Ethiopia has been undertaking activities that sustainably conserve wildlife and maximize economic benefits, according to the Ethiopian Wildlife Conservation Authority.
Authority Director-General, Kumera Wakjira told ENA that the country is carrying out the activities in compliance with the global framework.
Illegal wildlife trafficking is one of the challenges Ethiopia has been facing in its efforts to ensure effective wildlife conservation, he noted, adding that the authority is working to solve the problem through public and stakeholder participation and engagement.
“We have been trying to address the issue of livelihood, local community and stakeholders engagements, and enhancing sectorial and multi-sectorial engagement and approach, working closely with the local authorities, elders and influential community members.”
The country also faces absence of an integrated land use system that is affecting conservation of wildlife.
“Land is an issue and there are always clashes of interest, especially with wildlife management and conservation. We have protected areas set aside for wildlife protection, and then there is also an interest on the opposite side demanding those lands.”
The land demand includes, among others, settlement, cultivation, investment, and livestock, the director-general stated.
“We do hope that Ethiopia will have a properly defined land use system which leads all sectors toward integrated land use system and land management sooner than later because everything is on land and land is a critical factor for everybody. So one of the challenges in terms of running effective conservation is lack of land use system.”
According to Kumera, the authority is also applying strict control on illegal wildlife trafficking, in collaboration with the concerned stakeholders.
“We do have illegal wildlife trafficking problem. So, as per the challenges and then the problems, we have designed strategies in all aspects, bringing up integration and stakeholder engagement, especially community participation and addressing the livelihood issues of the local people, especially those neighboring the protected areas.”
The director-general further revealed that the authority is working with local stakeholders and neighboring countries to reverse illegal wildlife trade and trafficking.
“Illegal wildlife trade and trafficking is also a global problem, and to address this challenge we are just enhancing interagency cooperation. So, we closely work with law enforcement bodies, police, army, justice, court, customs, and airport; and then we are also trying to collaborate with neighboring countries through cross-border cooperation. We are closely working with Kenya, Somalia, Djibouti, Sudan, and South Sudan.”

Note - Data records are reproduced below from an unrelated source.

===== src/rtl/rv32_alu_pkg.sv =====
// Shared RV32I ALU definitions: op select codes, opcodes
// and the issue entry bundle carried by the issue stage.
package rv32_alu_pkg;

  localparam logic [3:0] ALU_ADD  = 4'd0;
  localparam logic [3:0] ALU_SUB  = 4'd1;
  localparam logic [3:0] ALU_AND  = 4'd2;
  localparam logic [3:0] ALU_OR   = 4'd3;
  localparam logic [3:0] ALU_XOR  = 4'd4;
  localparam logic [3:0] ALU_SLT  = 4'd5;
  localparam logic [3:0] ALU_SLTU = 4'd6;
  localparam logic [3:0] ALU_SLL  = 4'd7;
  localparam logic [3:0] ALU_SRL  = 4'd8;
  localparam logic [3:0] ALU_SRA  = 4'd9;

  localparam logic [6:0] OPC_OP     = 7'b0110011;
  localparam logic [6:0] OPC_OP_IMM = 7'b0010011;
  localparam logic [6:0] OPC_LUI    = 7'b0110111;
  localparam logic [6:0] OPC_AUIPC  = 7'b0010111;
  localparam logic [6:0] OPC_BRANCH = 7'b1100011;
  localparam logic [6:0] OPC_LOAD   = 7'b0000011;
  localparam logic [6:0] OPC_STORE  = 7'b0100011;

  typedef struct packed {
    logic [31:0] operand_a;
    logic [31:0] operand_b;
    logic [3:0]  alu_control;
    logic [4:0]  rd;
    logic        rd_we;
    logic        branch;
    logic [2:0]  funct3;
    logic        illegal;
  } issue_entry_t;

  function automatic logic [3:0] f3_to_alu(
    input logic [2:0] f3,
    input logic       alt
  );
    logic [3:0] op;
    op = ALU_ADD;
    unique case (f3)
      3'b000: op = alt ? ALU_SUB : ALU_ADD;
      3'b001: op = ALU_SLL;
      3'b010: op = ALU_SLT;
      3'b011: op = ALU_SLTU;
      3'b100: op = ALU_XOR;
      3'b101: op = alt ? ALU_SRA : ALU_SRL;
      3'b110: op = ALU_OR;
      default: op = ALU_AND;
    endcase
    return op;
  endfunction

endpackage


===== src/rtl/alu_decode.sv =====
// Combinational RV32I decode of one instruction into an
// ALU issue entry (operands, op select, writeback info).
module alu_decode
  import rv32_alu_pkg::*;
(
  input  logic [31:0]  instr,
  input  logic [31:0]  pc,
  input  logic [31:0]  rs1_data,
  input  logic [31:0]  rs2_data,
  output issue_entry_t entry
);

  logic [6:0]  opcode;
  logic [2:0]  f3;
  logic [6:0]  f7;
  logic [31:0] imm_i;
  logic [31:0] imm_s;
  logic [31:0] imm_u;
  logic        f7_ok;
  logic        is_shift;
  logic        wr;
  logic        ill;

  assign opcode = instr[6:0];
  assign f3     = instr[14:12];
  assign f7     = instr[31:25];
  assign imm_i  = {{20{instr[31]}}, instr[31:20]};
  assign imm_s  = {{20{instr[31]}}, instr[31:25],
                   instr[11:7]};
  assign imm_u  = {instr[31:12], 12'b0};
  assign is_shift = (f3 == 3'b001) || (f3 == 3'b101);
  assign f7_ok  = (f7 == 7'b0000000) ||
                  ((f7 == 7'b0100000) &&
                   ((f3 == 3'b000) || (f3 == 3'b101)));

  always_comb begin
    entry = '0;
    entry.rd = instr[11:7];
    entry.funct3 = f3;
    entry.alu_control = ALU_ADD;
    wr = 1'b0;
    ill = 1'b0;
    unique case (1'b1)
      opcode == OPC_OP: begin
        entry.operand_a = rs1_data;
        entry.operand_b = rs2_data;
        entry.alu_control = f3_to_alu(f3, f7[5]);
        wr = 1'b1;
        ill = !f7_ok;
      end
      opcode == OPC_OP_IMM: begin
        entry.operand_a = rs1_data;
        entry.operand_b = is_shift ?
          {27'b0, instr[24:20]} : imm_i;
        entry.alu_control =
          f3_to_alu(f3, is_shift & f7[5]);
        wr = 1'b1;
        ill = is_shift && !f7_ok;
      end
      opcode == OPC_LUI: begin
        entry.operand_b = imm_u;
        wr = 1'b1;
      end
      opcode == OPC_AUIPC: begin
        entry.operand_a = pc;
        entry.operand_b = imm_u;
        wr = 1'b1;
      end
      opcode == OPC_BRANCH: begin
        entry.operand_a = rs1_data;
        entry.operand_b = rs2_data;
        entry.branch = 1'b1;
        unique case (f3[2:1])
          2'b00: entry.alu_control = ALU_SUB;
          2'b10: entry.alu_control = ALU_SLT;
          2'b11: entry.alu_control = ALU_SLTU;
          default: ill = 1'b1;
        endcase
      end
      opcode == OPC_LOAD: begin
        entry.operand_a = rs1_data;
        entry.operand_b = imm_i;
        wr = 1'b1;
      end
      opcode == OPC_STORE: begin
        entry.operand_a = rs1_data;
        entry.operand_b = imm_s;
      end
      default: ill = 1'b1;
    endcase
    // Illegal entries still issue, but as a harmless ADD
    if (ill) begin
      entry.alu_control = ALU_ADD;
      entry.branch = 1'b0;
    end
    entry.illegal = ill;
    entry.rd_we = wr && !ill && (instr[11:7] != 5'd0);
  end

endmodule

Kumera underscored that there are a lot of efforts to reverse illegal wildlife trade and trafficking, but the challenge is underlying and very complex.

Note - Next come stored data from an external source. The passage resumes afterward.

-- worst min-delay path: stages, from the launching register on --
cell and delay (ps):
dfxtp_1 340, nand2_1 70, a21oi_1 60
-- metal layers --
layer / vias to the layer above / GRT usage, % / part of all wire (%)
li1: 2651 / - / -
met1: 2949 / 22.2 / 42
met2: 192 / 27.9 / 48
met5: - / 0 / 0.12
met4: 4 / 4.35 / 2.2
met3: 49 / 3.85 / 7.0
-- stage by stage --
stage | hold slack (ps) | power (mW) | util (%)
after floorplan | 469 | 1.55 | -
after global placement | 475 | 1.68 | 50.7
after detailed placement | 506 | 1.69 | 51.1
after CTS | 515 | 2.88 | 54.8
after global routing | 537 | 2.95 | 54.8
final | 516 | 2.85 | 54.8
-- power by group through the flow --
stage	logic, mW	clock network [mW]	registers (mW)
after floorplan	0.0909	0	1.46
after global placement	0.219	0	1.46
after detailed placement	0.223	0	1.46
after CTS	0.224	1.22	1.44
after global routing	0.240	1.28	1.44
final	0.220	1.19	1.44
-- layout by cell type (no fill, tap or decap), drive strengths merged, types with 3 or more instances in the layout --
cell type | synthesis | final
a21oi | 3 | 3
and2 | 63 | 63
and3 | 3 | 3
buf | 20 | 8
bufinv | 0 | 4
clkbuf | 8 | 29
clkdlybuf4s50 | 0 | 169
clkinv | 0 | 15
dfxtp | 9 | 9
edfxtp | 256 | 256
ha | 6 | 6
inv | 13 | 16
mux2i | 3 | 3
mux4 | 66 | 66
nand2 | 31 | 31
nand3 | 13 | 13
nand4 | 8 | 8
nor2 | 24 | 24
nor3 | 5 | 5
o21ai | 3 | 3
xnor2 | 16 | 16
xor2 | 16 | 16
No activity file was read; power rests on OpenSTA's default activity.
$ cat config.mk
export PLATFORM = sky130hd
export DESIGN_NAME = cc_tag_fill_writer
export DESIGN_NICKNAME = d
export VERILOG_FILES = /design/src/rtl/cc_tag_fill_writer.sv
export SDC_FILE = /design/constraint.sdc
export NUM_CORES = 1
export LEC_CHECK = 0
export ABC_AREA = 1
export CORE_AREA = 3 3 92 94
export CTS_BUF_LIST = sky130_fd_sc_hd__clkbuf_8 sky130_fd_sc_hd__clkbuf_16
export DETAILED_ROUTE_END_ITERATION = 8
export DIE_AREA = 0 0 95 97
export PLACE_DENSITY = 0.86
export SETUP_SLACK_MARGIN = 0.3
export SYNTH_ARGS = -nofsm -noshare
export SYNTH_HDL_FRONTEND = slang
export SYNTH_SLANG_ARGS = --single-unit
$ cat constraint.sdc
create_clock -name clk -period 2.3 [get_ports clk]
set_input_delay 0.23 -clock clk [delete_from_list [all_inputs] [get_ports clk]]
set_output_delay 0.23 -clock clk [all_outputs]
set_load 0.005 [all_outputs]
**src/rtl/onehot_grant_decoder_if.sv**
```systemverilog
// Grant-issue bus: index handshake from the priority encoder, early release from the
// requester, and the registered one-hot grant with its status outputs.
interface onehot_grant_decoder_if #(
  parameter int N_OUT = 8,
  parameter int IDX_W = $clog2(N_OUT)
);
  logic             in_valid;
  logic             in_ready;
  logic [IDX_W-1:0] in_index;
  logic             release_i;
  logic [N_OUT-1:0] grant;
  logic             grant_valid;
  logic             err_idx;
  logic [7:0]       grant_count;

  modport master (
    output in_valid, in_index, release_i,
    input  in_ready, grant, grant_valid, err_idx, grant_count
  );

  modport slave (
    input  in_valid, in_index, release_i,
    output in_ready, grant, grant_valid, err_idx, grant_count
  );
endinterface

```
**src/rtl/onehot_grant_decoder.sv**
```systemverilog
// Grant-issue stage: decodes an accepted binary index into a registered one-hot grant,
// holds it for up to HOLD_CYCLES (or until released), then inserts a one-cycle idle gap.
module onehot_grant_decoder #(
  parameter int N_OUT       = 8,
  parameter int IDX_W       = $clog2(N_OUT),
  parameter int HOLD_CYCLES = 4
) (
  input logic                   clk,
  input logic                   rst_n,
  onehot_grant_decoder_if.slave bus
);

  localparam int              CNT_W     = (HOLD_CYCLES > 1) ? $clog2(HOLD_CYCLES) : 1;
  localparam logic [CNT_W-1:0] HOLD_LOAD = CNT_W'(HOLD_CYCLES - 1);

  typedef enum logic [1:0] {
    IDLE  = 2'd0,
    GRANT = 2'd1,
    GAP   = 2'd2
  } state_t;

  state_t           state_p0, state_p1;
  logic [N_OUT-1:0] grant_p0, grant_p1;
  logic             vld_p0, vld_p1;
  logic             err_p0, err_p1;
  logic [CNT_W-1:0] hold_p0, hold_p1;
  logic [7:0]       count_p0, count_p1;

  logic             idx_ok;
  logic             xfer;
  logic [N_OUT-1:0] decoded;

  function automatic logic [7:0] sat_inc(input logic [7:0] v);
    return (v == 8'hFF) ? v : v + 8'd1;
  endfunction

  // A full power-of-two index range can never be out of bounds.
  generate
    if (N_OUT == (1 << IDX_W)) begin : g_full_range
      assign idx_ok = 1'b1;
    end else begin : g_part_range
      localparam logic [IDX_W:0] LIMIT = (IDX_W + 1)'(N_OUT);
      assign idx_ok = ({1'b0, bus.in_index} < LIMIT);
    end
  endgenerate

  assign bus.in_ready = (state_p1 == IDLE) && rst_n;
  assign xfer         = bus.in_valid && bus.in_ready;
  assign decoded      = {{(N_OUT-1){1'b0}}, 1'b1} << bus.in_index;

  // Stage p0: next-state and next-output decode
  always_comb begin
    state_p0 = state_p1;
    grant_p0 = grant_p1;
    vld_p0   = vld_p1;
    err_p0   = 1'b0;
    hold_p0  = hold_p1;
    count_p0 = count_p1;
    unique case (state_p1)
      IDLE: begin
        grant_p0 = '0;
        vld_p0   = 1'b0;
        if (xfer) begin
          if (idx_ok) begin
            grant_p0 = decoded;
            vld_p0   = 1'b1;
            hold_p0  = HOLD_LOAD;
            count_p0 = sat_inc(count_p1);
            state_p0 = GRANT;
          end else begin
            err_p0 = 1'b1;
          end
        end
      end
      GRANT: begin
        if (bus.release_i || (hold_p1 == '0)) begin
          grant_p0 = '0;
          vld_p0   = 1'b0;
          state_p0 = GAP;
        end else begin
          hold_p0 = hold_p1 - 1'b1;
        end
      end
      GAP: begin
        grant_p0 = '0;
        vld_p0   = 1'b0;
        state_p0 = IDLE;
      end
      default: begin
        grant_p0 = '0;
        vld_p0   = 1'b0;
        state_p0 = IDLE;
      end
    endcase
  end

  // Stage p1: registered state and outputs
  always_ff @(posedge clk or negedge rst_n) begin
    if (!rst_n) begin
      state_p1 <= IDLE;
      grant_p1 <= '0;
      vld_p1   <= 1'b0;
      err_p1   <= 1'b0;
      hold_p1  <= '0;
      count_p1 <= '0;
    end else begin
      state_p1 <= state_p0;
      grant_p1 <= grant_p0;
      vld_p1   <= vld_p0;
      err_p1   <= err_p0;
      hold_p1  <= hold_p0;
      count_p1 <= count_p0;
    end
  end

  assign bus.grant       = grant_p1;
  assign bus.grant_valid = vld_p1;
  assign bus.err_idx     = err_p1;
  assign bus.grant_count = count_p1;

endmodule

```
**src/flat_wrapper.sv**
```systemverilog
// flat-port wrapper written by rule: the top's interface ports become plain ports
module onehot_grant_decoder_flat 
#(
  parameter int N_OUT       = 8,
  parameter int IDX_W       = $clog2(N_OUT),
  parameter int HOLD_CYCLES = 4
)
  (clk, rst_n, bus_in_valid, bus_in_index, bus_release_i, bus_in_ready, bus_grant, bus_grant_valid, bus_err_idx, bus_grant_count);
  onehot_grant_decoder_if #(.N_OUT(N_OUT), .IDX_W(IDX_W)) bus_i ();
  input logic clk;
  input logic rst_n;
  input wire logic [$bits(bus_i.in_valid)-1:0] bus_in_valid;
  input wire logic [$bits(bus_i.in_index)-1:0] bus_in_index;
  input wire logic [$bits(bus_i.release_i)-1:0] bus_release_i;
  output wire logic [$bits(bus_i.in_ready)-1:0] bus_in_ready;
  output wire logic [$bits(bus_i.grant)-1:0] bus_grant;
  output wire logic [$bits(bus_i.grant_valid)-1:0] bus_grant_valid;
  output wire logic [$bits(bus_i.err_idx)-1:0] bus_err_idx;
  output wire logic [$bits(bus_i.grant_count)-1:0] bus_grant_count;
  assign bus_i.in_valid = bus_in_valid;
  assign bus_i.in_index = bus_in_index;
  assign bus_i.release_i = bus_release_i;
  assign bus_in_ready = bus_i.in_ready;
  assign bus_grant = bus_i.grant;
  assign bus_grant_valid = bus_i.grant_valid;
  assign bus_err_idx = bus_i.err_idx;
  assign bus_grant_count = bus_i.grant_count;
  onehot_grant_decoder #(.N_OUT(N_OUT), .IDX_W(IDX_W), .HOLD_CYCLES(HOLD_CYCLES)) u_core (.clk(clk), .rst_n(rst_n), .bus(bus_i));
endmodule
```
File: config.mk
export PLATFORM = sky130hd
export DESIGN_NAME = cd_4532
export DESIGN_NICKNAME = d
export VERILOG_FILES = /design/src/rtl/cd_4532.sv
export SDC_FILE = /design/constraint.sdc
export NUM_CORES = 1
export LEC_CHECK = 0
export ABC_CLOCK_PERIOD_IN_PS = 1000
export BUFFER_PORTS_ARGS = -buffer_cell sky130_fd_sc_hd__buf_2
export CORE_AREA = 2 2 39 41
export DETAILED_ROUTE_END_ITERATION = 10
export DIE_AREA = 0 0 41 43
export GPL_TIMING_DRIVEN = 1
export SYNTH_ARGS = -nofsm -noshare
export SYNTH_HDL_FRONTEND = slang
export SYNTH_SLANG_ARGS = --single-unit
File: constraint.sdc
create_clock -name clk -period 1 [get_ports clk]
set_clock_uncertainty 0.05 [all_clocks]
set_input_delay 0.1 -clock clk [delete_from_list [all_inputs] [get_ports clk]]
set_output_delay 0.1 -clock clk [all_outputs]
set_load 0.005 [all_outputs]
## src/rtl/spi_ram_arbiter.sv

```systemverilog
// SPI command decoder and round-robin arbiter sharing one single-port RAM with a local host port.
// Optional SPI_RAM_ARB_AUTOINC_EN: post-increment the SPI write/read address on every accepted RAM command.
module spi_ram_arbiter #(
  parameter int ADDR_WIDTH = 8
) (
  input  logic                  clk,
  input  logic                  rst,
  input  logic [9:0]            rx_data,
  input  logic                  rx_valid,
  output logic [7:0]            tx_data,
  output logic                  tx_valid,
  input  logic                  host_req,
  input  logic                  host_we,
  input  logic [ADDR_WIDTH-1:0] host_addr,
  input  logic [7:0]            host_wdata,
  output logic                  host_gnt,
  output logic [7:0]            host_rdata,
  output logic                  host_rvalid,
  output logic                  ram_en,
  output logic                  ram_we,
  output logic [ADDR_WIDTH-1:0] ram_addr,
  output logic [7:0]            ram_wdata,
  input  logic [7:0]            ram_rdata,
  output logic                  spi_ovf,
  output logic                  busy
);

  typedef enum logic [1:0] {IDLE, SPI_ACC, HOST_ACC, RD_WAIT} state_t;

  state_t state, state_nxt;

  logic                  rx_valid_q;
  logic [ADDR_WIDTH-1:0] wr_addr, rd_addr;

  logic                  spi_pend;
  logic                  spi_we;
  logic [ADDR_WIDTH-1:0] spi_addr;
  logic [7:0]            spi_wdata;

  logic                  hq_we;
  logic [ADDR_WIDTH-1:0] hq_addr;
  logic [7:0]            hq_wdata;

  logic                  last_gnt_host;
  logic                  rd_owner_host;

  logic                  accept;
  logic [1:0]            opcode;
  logic                  spi_ram_cmd;
  logic                  slot_free;

  assign accept      = rx_valid & ~rx_valid_q;
  assign opcode      = rx_data[9:8];
  assign spi_ram_cmd = accept & opcode[0];
  assign slot_free   = ~spi_pend | (state == SPI_ACC);

  always_ff @(posedge clk) begin
    if (rst) state <= IDLE;
    else     state <= state_nxt;
  end

  // A RAM command accepted in the IDLE cycle counts as pending, so its ram_en lands one cycle after accept.
  always_comb begin
    state_nxt = state;
    case (state)
      IDLE: begin
        if ((spi_pend | spi_ram_cmd) && (!host_req || last_gnt_host))
          state_nxt = SPI_ACC;
        else if (host_req)
          state_nxt = HOST_ACC;
      end
      SPI_ACC:  state_nxt = spi_we ? IDLE : RD_WAIT;
      HOST_ACC: state_nxt = hq_we ? IDLE : RD_WAIT;
      RD_WAIT:  state_nxt = IDLE;
      default:  state_nxt = IDLE;
    endcase
  end

  always_comb begin
    ram_en    = 1'b0;
    ram_we    = 1'b0;
    ram_addr  = '0;
    ram_wdata = '0;
    host_gnt  = 1'b0;
    busy      = (state != IDLE);
    case (state)
      SPI_ACC: begin
        ram_en    = 1'b1;
        ram_we    = spi_we;
        ram_addr  = spi_addr;
        ram_wdata = spi_wdata;
      end
      HOST_ACC: begin
        ram_en    = 1'b1;
        ram_we    = hq_we;
        ram_addr  = hq_addr;
        ram_wdata = hq_wdata;
        host_gnt  = 1'b1;
      end
      default: ;
    endcase
  end

  always_ff @(posedge clk) begin
    if (rst) begin
      rx_valid_q <= 1'b0;
      wr_addr    <= '0;
      rd_addr    <= '0;
    end else begin
      rx_valid_q <= rx_valid;
      if (accept) begin
        case (opcode)
          2'b00: wr_addr <= rx_data[ADDR_WIDTH-1:0];
          2'b10: rd_addr <= rx_data[ADDR_WIDTH-1:0];
`ifdef SPI_RAM_ARB_AUTOINC_EN
          2'b01: wr_addr <= wr_addr + ADDR_WIDTH'(1);
          2'b11: rd_addr <= rd_addr + ADDR_WIDTH'(1);
`endif
          default: ;
        endcase
      end
    end
  end

  // The slot keeps the address captured at accept; a granted slot may be refilled in its SPI_ACC cycle.
  always_ff @(posedge clk) begin
    if (rst) begin
      spi_pend  <= 1'b0;
      spi_we    <= 1'b0;
      spi_addr  <= '0;
      spi_wdata <= '0;
      spi_ovf   <= 1'b0;
    end else begin
      if (state == SPI_ACC)
        spi_pend <= 1'b0;
      if (spi_ram_cmd) begin
        if (slot_free) begin
          spi_pend  <= 1'b1;
          spi_we    <= ~opcode[1];
          spi_addr  <= opcode[1] ? rd_addr : wr_addr;
          spi_wdata <= rx_data[7:0];
        end else begin
          spi_ovf <= 1'b1;
        end
      end
    end
  end

  always_ff @(posedge clk) begin
    if (rst) begin
      hq_we         <= 1'b0;
      hq_addr       <= '0;
      hq_wdata      <= '0;
      last_gnt_host <= 1'b1;
      rd_owner_host <= 1'b0;
    end else begin
      if (state == IDLE && state_nxt == HOST_ACC) begin
        hq_we    <= host_we;
        hq_addr  <= host_addr;
        hq_wdata <= host_wdata;
      end
      if (state == SPI_ACC) begin
        last_gnt_host <= 1'b0;
        rd_owner_host <= 1'b0;
      end else if (state == HOST_ACC) begin
        last_gnt_host <= 1'b1;
        rd_owner_host <= 1'b1;
      end
    end
  end

  always_ff @(posedge clk) begin
    if (rst) begin
      tx_data     <= '0;
      tx_valid    <= 1'b0;
      host_rdata  <= '0;
      host_rvalid <= 1'b0;
    end else begin
      tx_valid    <= 1'b0;
      host_rvalid <= 1'b0;
      if (state == RD_WAIT) begin
        if (rd_owner_host) begin
          host_rdata  <= ram_rdata;
          host_rvalid <= 1'b1;
        end else begin
          tx_data  <= ram_rdata;
          tx_valid <= 1'b1;
        end
      end
    end
  end

endmodule

```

On the other hand, the authority is also maximizing the economic benefits of sustainable conservation and international trade by complying with the Convention on International Trade in Endangered Species of Wild Fauna and Flora (CITES).

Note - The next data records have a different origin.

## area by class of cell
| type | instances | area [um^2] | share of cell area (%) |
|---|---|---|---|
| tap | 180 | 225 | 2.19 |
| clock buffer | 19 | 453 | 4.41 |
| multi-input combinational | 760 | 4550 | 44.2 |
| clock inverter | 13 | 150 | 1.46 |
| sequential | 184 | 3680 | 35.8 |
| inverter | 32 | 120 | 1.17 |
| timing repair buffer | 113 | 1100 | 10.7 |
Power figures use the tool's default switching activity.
--- src/rtl/nubus_master_arbctl_if.sv ---
// Handshake and bus-pin bundle between the card's master FSM, the external
// arbiter, the shared NuBus pins and the arbitration controller.
interface nubus_master_arbctl_if;
  logic mst_req;
  logic mst_lock;
  logic mst_grant;
  logic arb_enable;
  logic arb_grant;
  logic nub_rqstn_o;
  logic nub_rqstn_i;
  logic nub_startn;
  logic nub_ackn;

  // Controller side.
  modport master (
    input  mst_req, mst_lock, arb_grant, nub_rqstn_i, nub_startn, nub_ackn,
    output mst_grant, arb_enable, nub_rqstn_o
  );

  // Environment side: master FSM, arbiter and pin sampling.
  modport slave (
    output mst_req, mst_lock, arb_grant, nub_rqstn_i, nub_startn, nub_ackn,
    input  mst_grant, arb_enable, nub_rqstn_o
  );
endinterface

--- src/rtl/nubus_busmon.sv ---
// NuBus transaction monitor: a transaction is open from /START until /ACK.
// Shared by the master and slave sides of the card.
module nubus_busmon (
  input  logic nub_clkn,
  input  logic nub_resetn,
  input  logic nub_startn,
  input  logic nub_ackn,
  output logic bus_idle
);

  logic tx_active;

  // Track open transaction; /ACK wins so a one-cycle START+ACK leaves it closed.
  // NOTE: registers use non-blocking assignment so every flop samples the
  // pre-edge values, independent of the order the blocks are evaluated in.
  always_ff @(posedge nub_clkn) begin
    if (!nub_resetn)     tx_active <= 1'b0;
    else if (!nub_ackn)  tx_active <= 1'b0;
    else if (!nub_startn) tx_active <= 1'b1;
  end

  assign bus_idle = !tx_active && nub_startn;

endmodule
### config.mk
export PLATFORM = sky130hd
export DESIGN_NAME = uart_digit_tx
export DESIGN_NICKNAME = d
export VERILOG_FILES = /design/src/rtl/uart_digit_tx.sv
export SDC_FILE = /design/constraint.sdc
export NUM_CORES = 1
export LEC_CHECK = 0
export BUFFER_PORTS_ARGS = -buffer_cell sky130_fd_sc_hd__buf_2
export CAP_MARGIN = 20
export CORE_ASPECT_RATIO = 1.75
export CORE_UTILIZATION = 59
export CTS_BUF_LIST = sky130_fd_sc_hd__clkbuf_16
export DETAILED_ROUTE_END_ITERATION = 10
export PLACE_DENSITY = 0.84
export SLEW_MARGIN = 5
export SYNTH_ARGS = -nofsm -noshare
export SYNTH_HDL_FRONTEND = slang
export SYNTH_SLANG_ARGS = --single-unit
### constraint.sdc
create_clock -name clk -period 3.6 [get_ports clk]
set_input_delay 0.54 -clock clk [delete_from_list [all_inputs] [get_ports clk]]
set_output_delay 0.54 -clock clk [all_outputs]
set_load 0.02 [all_outputs]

Ethiopia, which has been prized by the CITES secretariat for effective implementation, has animal and plant species listed by the CITES appendices and it is exporting animals, including birds, mammals amphibians, and reptiles, according to the director general.
“We have species listed by the appendices of CITES from Ethiopia. So we carry out trades on these flora and fauna with respect to the regulation, procedures, and the provisions of the convention. From each class, we have species permitted for international trade from birds, or mammals, amphibians, and reptiles.”
The authority has also been active in exporting animals through trophy hunting, it was learned. Ethiopia has more than 50 animals for trophy hunting.